## DESCRIPTION OF THE TASK:
Return exactly the lines from the one that contains "detailed placement: u_core/bus.imem_addr[19]$_DFFE_PP0P_" up to the last line of the listing, and nothing else.

## SUPPLIED DATA:
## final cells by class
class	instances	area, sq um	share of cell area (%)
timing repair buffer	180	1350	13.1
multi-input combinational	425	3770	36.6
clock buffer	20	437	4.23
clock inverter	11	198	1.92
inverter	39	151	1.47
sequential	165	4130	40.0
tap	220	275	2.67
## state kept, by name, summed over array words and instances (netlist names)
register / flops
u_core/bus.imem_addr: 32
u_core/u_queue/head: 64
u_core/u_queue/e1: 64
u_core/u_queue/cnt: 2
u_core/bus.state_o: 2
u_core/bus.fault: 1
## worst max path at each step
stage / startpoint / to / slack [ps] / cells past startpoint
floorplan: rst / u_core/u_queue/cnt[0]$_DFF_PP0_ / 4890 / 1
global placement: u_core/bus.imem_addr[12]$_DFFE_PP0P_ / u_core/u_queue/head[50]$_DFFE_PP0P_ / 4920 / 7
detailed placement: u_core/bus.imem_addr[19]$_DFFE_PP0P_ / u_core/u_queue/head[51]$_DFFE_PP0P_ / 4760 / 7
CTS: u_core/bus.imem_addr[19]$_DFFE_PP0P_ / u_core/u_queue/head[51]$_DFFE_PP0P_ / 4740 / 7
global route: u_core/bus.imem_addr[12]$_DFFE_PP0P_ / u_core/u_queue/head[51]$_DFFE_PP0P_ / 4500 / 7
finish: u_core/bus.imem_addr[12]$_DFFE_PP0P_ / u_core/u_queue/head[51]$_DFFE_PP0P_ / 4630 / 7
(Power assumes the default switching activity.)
**config.mk**
```make
export PLATFORM = sky130hd
export DESIGN_NAME = interrupt_sequencer
export DESIGN_NICKNAME = d
export VERILOG_FILES = /design/src/rtl/interrupt_sequencer.sv
export SDC_FILE = /design/constraint.sdc
export NUM_CORES = 1
export LEC_CHECK = 0
export BUFFER_PORTS_ARGS = -buffer_cell sky130_fd_sc_hd__buf_2
export CAP_MARGIN = 20
export CORE_UTILIZATION = 25
export DETAILED_ROUTE_END_ITERATION = 8
export PLACE_DENSITY = 0.53
export SETUP_SLACK_MARGIN = 0.4
export SLEW_MARGIN = 20
export SYNTH_ARGS = -nofsm -noshare
export SYNTH_HDL_FRONTEND = slang
export SYNTH_SLANG_ARGS = --single-unit
export TNS_END_PERCENT = 20
```
**constraint.sdc**
```tcl
create_clock -name PHI0 -period 3.2 [get_ports PHI0]
set_input_delay 0 -clock PHI0 [delete_from_list [all_inputs] [get_ports PHI0]]
set_output_delay 0 -clock PHI0 [all_outputs]
set_load 0.05 [all_outputs]
```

## EXPECTED OUTPUT:
detailed placement: u_core/bus.imem_addr[19]$_DFFE_PP0P_ / u_core/u_queue/head[51]$_DFFE_PP0P_ / 4760 / 7
CTS: u_core/bus.imem_addr[19]$_DFFE_PP0P_ / u_core/u_queue/head[51]$_DFFE_PP0P_ / 4740 / 7
global route: u_core/bus.imem_addr[12]$_DFFE_PP0P_ / u_core/u_queue/head[51]$_DFFE_PP0P_ / 4500 / 7
finish: u_core/bus.imem_addr[12]$_DFFE_PP0P_ / u_core/u_queue/head[51]$_DFFE_PP0P_ / 4630 / 7
(Power assumes the default switching activity.)
**config.mk**
```make
export PLATFORM = sky130hd
export DESIGN_NAME = interrupt_sequencer
export DESIGN_NICKNAME = d
export VERILOG_FILES = /design/src/rtl/interrupt_sequencer.sv
export SDC_FILE = /design/constraint.sdc
export NUM_CORES = 1
export LEC_CHECK = 0
export BUFFER_PORTS_ARGS = -buffer_cell sky130_fd_sc_hd__buf_2
export CAP_MARGIN = 20
export CORE_UTILIZATION = 25
export DETAILED_ROUTE_END_ITERATION = 8
export PLACE_DENSITY = 0.53
export SETUP_SLACK_MARGIN = 0.4
export SLEW_MARGIN = 20
export SYNTH_ARGS = -nofsm -noshare
export SYNTH_HDL_FRONTEND = slang
export SYNTH_SLANG_ARGS = --single-unit
export TNS_END_PERCENT = 20
```
**constraint.sdc**
```tcl
create_clock -name PHI0 -period 3.2 [get_ports PHI0]
set_input_delay 0 -clock PHI0 [delete_from_list [all_inputs] [get_ports PHI0]]
set_output_delay 0 -clock PHI0 [all_outputs]
set_load 0.05 [all_outputs]
```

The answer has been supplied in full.